Sacra Logo
View PDF
View Model
Details
Headquarters
New York, NY
Website
Home  >  Companies  >  Alloy
Alloy
Alloy is an identity data orchestration platform and fraud prevention service.

Revenue

None

Sacra estimates Alloy hit $55M in annual recurring revenue (ARR) at the end of 2023, growing approximately 31% from $42M ARR in 2022. The company had previously doubled revenue from $21M ARR in 2021, when they raised funding at a $1.35B valuation.

Growth has moderated significantly in 2024, with revenue remaining roughly flat according to industry sources. The company maintains healthy gross margins between 50-60% and has 2-3 years of runway remaining.

Alloy generates revenue primarily through its B2B fintech infrastructure products, serving both emerging fintechs and established financial institutions. The company started as a verticalized iPaaS for ecommerce before pivoting to become a more horizontal universal API platform, expanding their total addressable market.

Key enterprise customers include Amazon, Gorgias, Postscript, and Kibo, who use Alloy's embedded toolkit to power integrations with platforms like Netsuite, Magento, Quickbooks and others. The company has over 270 pre-built integrations available through their platform.

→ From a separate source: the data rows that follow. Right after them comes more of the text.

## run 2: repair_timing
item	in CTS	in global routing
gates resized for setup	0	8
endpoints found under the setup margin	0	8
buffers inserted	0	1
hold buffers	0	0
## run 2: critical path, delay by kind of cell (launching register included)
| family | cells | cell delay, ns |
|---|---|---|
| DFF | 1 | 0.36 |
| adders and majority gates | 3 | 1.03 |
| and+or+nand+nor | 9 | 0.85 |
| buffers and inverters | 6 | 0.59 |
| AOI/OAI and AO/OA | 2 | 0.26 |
[src/rtl/latch_array_ctrl_pkg.sv]
// Shared types and timing defaults for the latch-array access controller.
// Phase counts are cycle counts; the phase timer is loaded with count-1.
package latch_ctrl_pkg;

    localparam int CNT_W         = 4;
    localparam int ADDR_W_DEF    = 3;
    localparam int DATA_W_DEF    = 8;
    localparam int SETUP_CYC_DEF = 1;
    localparam int PULSE_CYC_DEF = 2;
    localparam int HOLD_CYC_DEF  = 1;

    typedef enum logic [2:0] {
        IDLE  = 3'd0,
        SETUP = 3'd1,
        PULSE = 3'd2,
        HOLD  = 3'd3,
        RESP  = 3'd4
    } state_e;

    typedef struct packed {
        logic [2:0]       state;
        logic [CNT_W-1:0] cnt;
    } dbg_t;

endpackage

[src/rtl/latch_array_ctrl_if.sv]
// Request/response handshakes plus the decoder/array side of the controller.
// Handshakes: a transfer happens on a rising edge where valid and ready are both 1;
// the producer holds valid and its payload stable until that edge.
interface latch_array_ctrl_if #(
    parameter int ADDR_W = 3,
    parameter int DATA_W = 8
);
    logic              req_valid;
    logic              req_ready;
    logic              req_we;
    logic [ADDR_W-1:0] req_addr;
    logic [DATA_W-1:0] req_wdata;
    logic              rsp_valid;
    logic              rsp_ready;
    logic [DATA_W-1:0] rsp_rdata;
    logic [ADDR_W-1:0] adr;
    logic              select;
    logic              arr_we;
    logic [DATA_W-1:0] arr_wdata;
    logic [DATA_W-1:0] arr_rdata;
    logic              busy;

    // Requester and latch array side.
    modport master (
        output req_valid, req_we, req_addr, req_wdata, rsp_ready, arr_rdata,
        input  req_ready, rsp_valid, rsp_rdata, adr, select, arr_we, arr_wdata, busy
    );

    // Controller side.
    modport slave (
        input  req_valid, req_we, req_addr, req_wdata, rsp_ready, arr_rdata,
        output req_ready, rsp_valid, rsp_rdata, adr, select, arr_we, arr_wdata, busy
    );
endinterface
**src/rtl/hazard_stall_ctrl.sv**
```systemverilog
// Pipeline hazard/stall controller: load-use bubbles, multi-cycle EX hold, MEM exception flush.
// Optional stall statistics counter built only when STALL_STATS_EN is defined.
module hazard_stall_ctrl #(
    parameter int unsigned MAX_EX_STALL = 64,
    parameter int unsigned STALL_CNT_W  = 16
) (
    input  logic                   clk,
    input  logic                   rst,
    input  logic                   id_read_en_1,
    input  logic                   id_read_en_2,
    input  logic [4:0]             id_read_addr_1,
    input  logic [4:0]             id_read_addr_2,
    input  logic                   ex_mem_read,
    input  logic [4:0]             ex_write_addr,
    input  logic                   ex_busy_req,
    input  logic                   mem_exception,
    input  logic [31:0]            exc_vector,
    output logic [5:0]             stall,
    output logic                   flush,
    output logic [31:0]            new_pc,
    output logic                   ex_timeout,
    output logic [STALL_CNT_W-1:0] stall_cycles
);

    localparam int unsigned   WD_W   = 16;
    localparam logic [WD_W-1:0] WD_MAX = WD_W'(MAX_EX_STALL);

    localparam logic [5:0] STALL_NONE = 6'b000000;
    localparam logic [5:0] STALL_LU   = 6'b000111;
    localparam logic [5:0] STALL_BUSY = 6'b001111;

    typedef enum logic [1:0] {
        S_RUN     = 2'd0,
        S_EX_WAIT = 2'd1,
        S_FLUSH   = 2'd2
    } state_t;

    state_t          state;
    state_t          state_nxt;
    logic [WD_W-1:0] wd_cnt;
    logic [WD_W-1:0] wd_nxt;
    logic            flush_nxt;
    logic [31:0]     new_pc_nxt;
    logic            lu;
    logic            src1_hit;
    logic            src2_hit;

    // Load-use: EX load writes a register ID is about to read; x0 is never a real dependency.
    always_comb begin
        src1_hit = id_read_en_1 && (id_read_addr_1 == ex_write_addr);
        src2_hit = id_read_en_2 && (id_read_addr_2 == ex_write_addr);
        lu       = ex_mem_read && (ex_write_addr != 5'd0) && (src1_hit || src2_hit);
    end

    always_comb begin
        state_nxt  = state;
        stall      = STALL_NONE;
        flush_nxt  = 1'b0;
        new_pc_nxt = new_pc;
        wd_nxt     = wd_cnt;

        case (state)
            S_RUN: begin
                if (mem_exception) begin
                    state_nxt  = S_FLUSH;
                    flush_nxt  = 1'b1;
                    new_pc_nxt = exc_vector;
                    wd_nxt     = '0;
                end else if (ex_busy_req) begin
                    stall     = STALL_BUSY;
                    state_nxt = S_EX_WAIT;
                    wd_nxt    = WD_W'(1);
                end else if (lu) begin
                    stall = STALL_LU;
                end
            end

            S_EX_WAIT: begin
                if (mem_exception) begin
                    state_nxt  = S_FLUSH;
                    flush_nxt  = 1'b1;
                    new_pc_nxt = exc_vector;
                    wd_nxt     = '0;
                end else if (ex_busy_req) begin
                    stall = STALL_BUSY;
                    if (wd_cnt < WD_MAX) begin
                        wd_nxt = wd_cnt + WD_W'(1);
                    end
                end else begin
                    // Release cycle: lu is re-evaluated only once back in RUN.
                    state_nxt = S_RUN;
                    wd_nxt    = '0;
                end
            end

            S_FLUSH: begin
                // Instructions behind the exception are being discarded, so their requests are ignored.
                state_nxt = S_RUN;
            end

            default: begin
                state_nxt = S_RUN;
                wd_nxt    = '0;
            end
        endcase

        if (rst) begin
            stall = STALL_NONE;
        end
    end

    always_ff @(posedge clk) begin
        if (rst) begin
            state      <= S_RUN;
            wd_cnt     <= '0;
            flush      <= 1'b0;
            new_pc     <= '0;
            ex_timeout <= 1'b0;
        end else begin
            state      <= state_nxt;
            wd_cnt     <= wd_nxt;
            flush      <= flush_nxt;
            new_pc     <= new_pc_nxt;
            ex_timeout <= ex_timeout || (wd_nxt == WD_MAX);
        end
    end

`ifdef STALL_STATS_EN
    logic [STALL_CNT_W-1:0] stall_cnt;

    always_ff @(posedge clk) begin
        if (rst) begin
            stall_cnt <= '0;
        end else if (stall[0] && (stall_cnt != {STALL_CNT_W{1'b1}})) begin
            stall_cnt <= stall_cnt + STALL_CNT_W'(1);
        end
    end

    assign stall_cycles = stall_cnt;
`else
    assign stall_cycles = '0;
`endif

endmodule

```
[config.mk]
export PLATFORM = sky130hd
export DESIGN_NAME = pc_stack_unit
export DESIGN_NICKNAME = d
export VERILOG_FILES = /design/src/rtl/pc_stack_unit.sv
export SDC_FILE = /design/constraint.sdc
export NUM_CORES = 1
export LEC_CHECK = 0
export CORE_MARGIN = 8
export CORE_UTILIZATION = 54
export CTS_CLUSTER_DIAMETER = 100
export DETAILED_ROUTE_END_ITERATION = 10
export PLACE_DENSITY = 0.76
export SLEW_MARGIN = 20
export SYNTH_ARGS = -nofsm -noshare
export SYNTH_HDL_FRONTEND = slang
export SYNTH_SLANG_ARGS = --single-unit
[constraint.sdc]
create_clock -name clk -period 7.1 [get_ports clk]
set_input_delay 1.42 -clock clk [delete_from_list [all_inputs] [get_ports clk]]
set_output_delay 1.42 -clock clk [all_outputs]
set_load 0.03 [all_outputs]
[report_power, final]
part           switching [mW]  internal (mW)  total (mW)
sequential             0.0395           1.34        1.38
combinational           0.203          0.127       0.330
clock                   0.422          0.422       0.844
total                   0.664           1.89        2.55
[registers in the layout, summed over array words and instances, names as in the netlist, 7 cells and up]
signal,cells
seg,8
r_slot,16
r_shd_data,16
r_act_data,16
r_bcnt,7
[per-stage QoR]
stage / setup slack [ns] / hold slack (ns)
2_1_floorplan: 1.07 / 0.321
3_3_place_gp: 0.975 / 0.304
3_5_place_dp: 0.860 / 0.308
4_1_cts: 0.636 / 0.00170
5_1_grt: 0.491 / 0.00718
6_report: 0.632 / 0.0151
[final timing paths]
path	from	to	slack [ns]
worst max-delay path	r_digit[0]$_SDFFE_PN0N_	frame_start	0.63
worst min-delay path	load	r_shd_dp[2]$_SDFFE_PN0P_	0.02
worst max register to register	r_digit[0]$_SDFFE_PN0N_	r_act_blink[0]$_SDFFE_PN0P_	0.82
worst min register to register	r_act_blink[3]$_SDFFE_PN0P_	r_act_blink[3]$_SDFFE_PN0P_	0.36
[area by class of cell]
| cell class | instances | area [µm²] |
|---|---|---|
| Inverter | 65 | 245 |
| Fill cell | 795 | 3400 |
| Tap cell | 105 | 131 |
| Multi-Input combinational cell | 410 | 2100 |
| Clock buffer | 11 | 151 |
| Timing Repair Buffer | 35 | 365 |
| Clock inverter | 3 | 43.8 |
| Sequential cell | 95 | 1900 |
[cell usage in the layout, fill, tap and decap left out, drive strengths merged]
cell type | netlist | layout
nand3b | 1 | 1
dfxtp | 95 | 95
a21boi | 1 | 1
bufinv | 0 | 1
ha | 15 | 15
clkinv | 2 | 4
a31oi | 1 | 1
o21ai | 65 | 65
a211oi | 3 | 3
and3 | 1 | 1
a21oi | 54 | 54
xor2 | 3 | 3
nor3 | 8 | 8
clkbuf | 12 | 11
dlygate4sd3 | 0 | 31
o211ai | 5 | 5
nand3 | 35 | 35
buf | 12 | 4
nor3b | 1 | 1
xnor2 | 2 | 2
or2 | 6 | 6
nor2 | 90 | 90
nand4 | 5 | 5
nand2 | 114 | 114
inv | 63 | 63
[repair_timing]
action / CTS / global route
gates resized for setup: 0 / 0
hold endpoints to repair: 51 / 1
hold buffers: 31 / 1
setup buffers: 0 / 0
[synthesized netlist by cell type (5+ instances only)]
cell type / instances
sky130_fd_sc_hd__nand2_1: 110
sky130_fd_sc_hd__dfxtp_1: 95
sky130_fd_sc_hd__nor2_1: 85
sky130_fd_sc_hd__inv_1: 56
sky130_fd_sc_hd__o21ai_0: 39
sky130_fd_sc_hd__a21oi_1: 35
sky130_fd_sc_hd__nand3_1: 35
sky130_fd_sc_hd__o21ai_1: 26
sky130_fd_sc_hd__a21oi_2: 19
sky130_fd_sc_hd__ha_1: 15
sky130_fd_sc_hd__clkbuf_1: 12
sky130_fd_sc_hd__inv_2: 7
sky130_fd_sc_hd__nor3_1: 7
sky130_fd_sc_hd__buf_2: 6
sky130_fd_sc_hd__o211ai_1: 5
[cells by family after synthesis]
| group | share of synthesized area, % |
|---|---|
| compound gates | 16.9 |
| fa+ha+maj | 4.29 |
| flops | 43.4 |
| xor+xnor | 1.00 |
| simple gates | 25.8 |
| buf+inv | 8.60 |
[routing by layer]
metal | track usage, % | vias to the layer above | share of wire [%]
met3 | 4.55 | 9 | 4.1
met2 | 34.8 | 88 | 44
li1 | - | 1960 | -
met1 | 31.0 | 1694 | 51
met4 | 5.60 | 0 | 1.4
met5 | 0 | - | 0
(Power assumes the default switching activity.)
<file path="src/rtl/mc_pkg.sv">
// Shared types and encodings for the multicycle ARM control unit.
// Holds the FSM states, the datapath select codes and the per-state control word.
package mc_pkg;

  typedef enum logic [3:0] {
    S_FETCH, S_DECODE, S_MEMADR, S_MEMRD, S_MEMWB, S_MEMWR,
    S_EXECR, S_EXECI, S_ALUWB, S_BRANCH, S_VEXEC, S_VWB
  } state_t;

  localparam logic [2:0] ALU_ADD  = 3'b000;
  localparam logic [2:0] ALU_SUB  = 3'b001;
  localparam logic [2:0] ALU_AND  = 3'b010;
  localparam logic [2:0] ALU_ORR  = 3'b011;
  localparam logic [2:0] ALU_FADD = 3'b100;
  localparam logic [2:0] ALU_VADD = 3'b101;

  localparam logic [3:0] CMD_ADD  = 4'b0100;
  localparam logic [3:0] CMD_SUB  = 4'b0010;
  localparam logic [3:0] CMD_AND  = 4'b0000;
  localparam logic [3:0] CMD_ORR  = 4'b1100;
  localparam logic [3:0] CMD_FADD = 4'b0101;
  localparam logic [3:0] CMD_VADD = 4'b1001;

  localparam logic [1:0] SRCB_RD2  = 2'b00;
  localparam logic [1:0] SRCB_IMM  = 2'b01;
  localparam logic [1:0] SRCB_FOUR = 2'b10;

  localparam logic [1:0] RES_ALUOUT    = 2'b00;
  localparam logic [1:0] RES_DATA      = 2'b01;
  localparam logic [1:0] RES_ALURESULT = 2'b10;

  // Moore control word: everything the datapath needs that depends only on state.
  typedef struct packed {
    logic       adr_src;
    logic       alu_src_a;
    logic [1:0] alu_src_b;
    logic [1:0] result_src;
    logic       ir_write;
    logic       next_pc;
    logic       reg_w;
    logic       mem_w;
    logic       vec_w;
    logic       branch;
    logic       alu_op;
    logic       vec_op;
  } ctrl_t;

  function automatic ctrl_t state_ctrl(input state_t s);
    ctrl_t c;
    c = '0;
    case (s)
      S_FETCH: begin
        c.alu_src_a  = 1'b1;
        c.alu_src_b  = SRCB_FOUR;
        c.result_src = RES_ALURESULT;
        c.ir_write   = 1'b1;
        c.next_pc    = 1'b1;
      end
      S_DECODE: begin
        c.alu_src_a  = 1'b1;
        c.alu_src_b  = SRCB_FOUR;
        c.result_src = RES_ALURESULT;
      end
      S_MEMADR: c.alu_src_b = SRCB_IMM;
      S_MEMRD:  c.adr_src = 1'b1;
      S_MEMWB: begin
        c.result_src = RES_DATA;
        c.reg_w      = 1'b1;
      end
      S_MEMWR: begin
        c.adr_src = 1'b1;
        c.mem_w   = 1'b1;
      end
      S_EXECR: c.alu_op = 1'b1;
      S_EXECI: begin
        c.alu_src_b = SRCB_IMM;
        c.alu_op    = 1'b1;
      end
      S_ALUWB: begin
        c.result_src = RES_ALUOUT;
        c.reg_w      = 1'b1;
      end
      S_BRANCH: begin
        c.alu_src_b  = SRCB_IMM;
        c.result_src = RES_ALURESULT;
        c.branch     = 1'b1;
      end
      S_VEXEC: c.vec_op = 1'b1;
      S_VWB:   c.vec_w = 1'b1;
      default: ;
    endcase
    return c;
  endfunction

endpackage

</file>
<file path="src/rtl/mc_controller_alu_decode.sv">
// ALU function and flag-write decode for execute states.
// Purely combinational; vector ops override the scalar cmd decode.
module mc_alu_decode
  import mc_pkg::*;
(
  input  logic [4:0] funct,
  input  logic       alu_op,
  input  logic       vec_op,
  output logic [2:0] alu_control,
  output logic [1:0] flag_w
);

  logic [3:0] cmd;
  logic       s_bit;

  assign cmd   = funct[4:1];
  assign s_bit = funct[0];

  always_comb begin
    // NOTE: every output gets a default first so no path can infer a latch.
    alu_control = ALU_ADD;
    flag_w      = 2'b00;
    if (vec_op) begin
      alu_control = ALU_VADD;
    end else if (alu_op) begin
      case (cmd)
        CMD_ADD:  alu_control = ALU_ADD;
        CMD_SUB:  alu_control = ALU_SUB;
        CMD_AND:  alu_control = ALU_AND;
        CMD_ORR:  alu_control = ALU_ORR;
        CMD_FADD: alu_control = ALU_FADD;
        default:  alu_control = ALU_ADD;
      endcase
      // Carry/overflow only make sense for the adder-subtractor path.
      flag_w = {s_bit, s_bit & ((alu_control == ALU_ADD) | (alu_control == ALU_SUB))};
    end
  end

endmodule

</file>
<file path="src/rtl/mc_controller.sv">
// Multicycle ARM control unit: Moore FSM with registered control word,
// plus a lane counter that iterates VADD over LANES vector lanes.
module mc_controller
  import mc_pkg::*;
#(
  parameter  int LANES  = 4,
  localparam int LIDX_W = (LANES > 1) ? $clog2(LANES) : 1
) (
  input  logic              clk,
  input  logic              reset,
  input  logic [1:0]        Op,
  input  logic [5:0]        Funct,
  input  logic [3:0]        Rd,
  output logic              IRWrite,
  output logic              NextPC,
  output logic              AdrSrc,
  output logic              ALUSrcA,
  output logic [1:0]        ALUSrcB,
  output logic [1:0]        ResultSrc,
  output logic [1:0]        ImmSrc,
  output logic [1:0]        RegSrc,
  output logic              RegW,
  output logic              MemW,
  output logic              PCS,
  output logic [2:0]        ALUControl,
  output logic [1:0]        FlagW,
  output logic              VecW,
  output logic [LIDX_W-1:0] LaneIdx,
  output logic              Illegal
);

  localparam logic [LIDX_W-1:0] LANE_LAST = LIDX_W'(LANES - 1);

  state_t            state, next_state;
  ctrl_t             ctrl_q, cur;
  logic [LIDX_W-1:0] lane;
  logic              run;
  logic [1:0]        flag_w_raw;

  always_comb begin
    next_state = state;
    case (state)
      S_FETCH:  next_state = S_DECODE;
      S_DECODE: begin
        case (Op)
          2'b01:   next_state = S_MEMADR;
          2'b10:   next_state = S_BRANCH;
          2'b00: begin
            if (Funct[4:1] == CMD_VADD) next_state = S_VEXEC;
            else if (Funct[5])          next_state = S_EXECI;
            else                        next_state = S_EXECR;
          end
          default: next_state = S_FETCH;
        endcase
      end
      S_MEMADR: next_state = Funct[0] ? S_MEMRD : S_MEMWR;
      S_MEMRD:  next_state = S_MEMWB;
      S_EXECR,
      S_EXECI:  next_state = S_ALUWB;
      S_VEXEC:  next_state = S_VWB;
      S_VWB:    next_state = (lane == LANE_LAST) ? S_FETCH : S_VEXEC;
      default:  next_state = S_FETCH;
    endcase
  end

  // The control word is registered from next_state so outputs come straight off flops.
  always_ff @(posedge clk) begin
    // NOTE: sequential state uses non-blocking assignments so every flop samples pre-edge values.
    if (reset) begin
      state  <= S_FETCH;
      ctrl_q <= state_ctrl(S_FETCH);
      lane   <= '0;
    end else begin
      state  <= next_state;
      ctrl_q <= state_ctrl(next_state);
      if (state == S_VWB)
        lane <= (lane == LANE_LAST) ? '0 : lane + LIDX_W'(1);
      else if (state != S_VEXEC)
        lane <= '0;
    end
  end

  // While reset is high the outputs look like FETCH with every enable suppressed.
  assign run = ~reset;
  assign cur = reset ? state_ctrl(S_FETCH) : ctrl_q;

  mc_alu_decode u_alu_decode (
    .funct       (Funct[4:0]),
    .alu_op      (cur.alu_op),
    .vec_op      (cur.vec_op),
    .alu_control (ALUControl),
    .flag_w      (flag_w_raw)
  );

  assign IRWrite   = cur.ir_write & run;
  assign NextPC    = cur.next_pc & run;
  assign AdrSrc    = cur.adr_src;
  assign ALUSrcA   = cur.alu_src_a;
  assign ALUSrcB   = cur.alu_src_b;
  assign ResultSrc = cur.result_src;
  assign ImmSrc    = Op;
  assign RegSrc    = {Op == 2'b10, Op == 2'b01};
  assign RegW      = cur.reg_w & run;
  assign MemW      = cur.mem_w & run;
  assign VecW      = cur.vec_w & run;
  assign FlagW     = flag_w_raw & {2{run}};
  assign PCS       = cur.branch | (RegW & (Rd == 4'hF));
  assign LaneIdx   = lane;
  assign Illegal   = run & (state == S_DECODE) & (Op == 2'b11);

endmodule

</file>
<file path="config.mk">
export PLATFORM = sky130hd
export DESIGN_NAME = mc_controller
export DESIGN_NICKNAME = d
export VERILOG_FILES = /design/src/rtl/mc_pkg.sv /design/src/rtl/mc_controller_alu_decode.sv /design/src/rtl/mc_controller.sv
export SDC_FILE = /design/constraint.sdc
export NUM_CORES = 1
export LEC_CHECK = 0
export CORE_ASPECT_RATIO = 0.8
export CORE_UTILIZATION = 46
export CTS_CLUSTER_SIZE = 30
export DETAILED_ROUTE_END_ITERATION = 8
export PLACE_DENSITY = 0.89
export SLEW_MARGIN = 5
export SYNTH_ARGS = -nofsm -noshare
export SYNTH_HDL_FRONTEND = slang
export SYNTH_SLANG_ARGS = --single-unit
</file>
<file path="constraint.sdc">
create_clock -name clk -period 4.3 [get_ports clk]
set_clock_uncertainty 0.05 [all_clocks]
set_input_delay 0.86 -clock clk [delete_from_list [all_inputs] [get_ports clk]]
set_output_delay 0.86 -clock clk [all_outputs]
set_load 0.01 [all_outputs]
</file>
**config.mk**
```make
export PLATFORM = sky130hd
export DESIGN_NAME = reimu_shot_ctrl
export DESIGN_NICKNAME = d
export VERILOG_FILES = /design/src/rtl/reimu_shot_ctrl.sv
export SDC_FILE = /design/constraint.sdc
export NUM_CORES = 1
export LEC_CHECK = 0
export BUFFER_PORTS_ARGS = -buffer_cell sky130_fd_sc_hd__buf_2
export CAP_MARGIN = 25
export CORE_ASPECT_RATIO = 0.7
export CORE_MARGIN = 2
export CORE_UTILIZATION = 55
export DETAILED_ROUTE_END_ITERATION = 10
export PLACE_DENSITY = 0.77
export SLEW_MARGIN = 20
export SYNTH_ARGS = -nofsm -noshare
export SYNTH_HDL_FRONTEND = slang
export SYNTH_SLANG_ARGS = --single-unit
```
**constraint.sdc**
```tcl
create_clock -name clk_22 -period 17.36 [get_ports clk_22]
set_input_delay 3.472 -clock clk_22 [delete_from_list [all_inputs] [get_ports clk_22]]
set_output_delay 3.472 -clock clk_22 [all_outputs]
set_load 0.02 [all_outputs]
```
`config.mk`:
```
export PLATFORM = sky130hd
export DESIGN_NAME = ssp_tx_fifo
export DESIGN_NICKNAME = d
export VERILOG_FILES = /design/src/rtl/ssp_pkg.sv /design/src/rtl/data_sync.sv /design/src/rtl/ssp_tx_fifo.sv
export SDC_FILE = /design/constraint.sdc
export NUM_CORES = 1
export LEC_CHECK = 0
export CORE_UTILIZATION = 49
export CTS_CLUSTER_DIAMETER = 80
export DETAILED_ROUTE_END_ITERATION = 12
export PLACE_DENSITY = 0.74
export REMOVE_ABC_BUFFERS = 1
export SETUP_SLACK_MARGIN = 0.15
export SLEW_MARGIN = 20
export SYNTH_ARGS = -nofsm -noshare
export SYNTH_HDL_FRONTEND = slang
export SYNTH_HIERARCHICAL = 1
export SYNTH_SLANG_ARGS = --single-unit
```
`constraint.sdc`:
```
create_clock -name i_PCLK -period 2 [get_ports i_PCLK]
set_input_delay 0.4 -clock i_PCLK [delete_from_list [all_inputs] [get_ports i_PCLK]]
set_output_delay 0.4 -clock i_PCLK [all_outputs]
set_load 0.01 [all_outputs]
```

While Alloy has never publicly disclosed revenue figures, their $1.35B valuation in 2021 represented a 64x forward multiple - typical for high-growth fintech infrastructure companies during that period's favorable market conditions.

Product

Alloy was founded in 2019 by Sara Du and Gregg Mojica, initially launching as a verticalized integration platform (iPaaS) focused on ecommerce automation.

Alloy found product-market fit as an embedded integrations platform for engineering and product teams who needed to build and maintain user-facing integrations within their applications. The company's initial success came from serving ecommerce companies that needed to connect various tools in their tech stack, but they later expanded to serve broader markets.

The product enables companies to embed integration capabilities directly into their applications through an SDK. Engineers can quickly implement pre-built connectors to hundreds of applications while maintaining full control over the user experience. When a customer wants to integrate with a third-party app, Alloy handles the complex backend work - OAuth flows, credential management, field mapping, rate limiting, and polling infrastructure.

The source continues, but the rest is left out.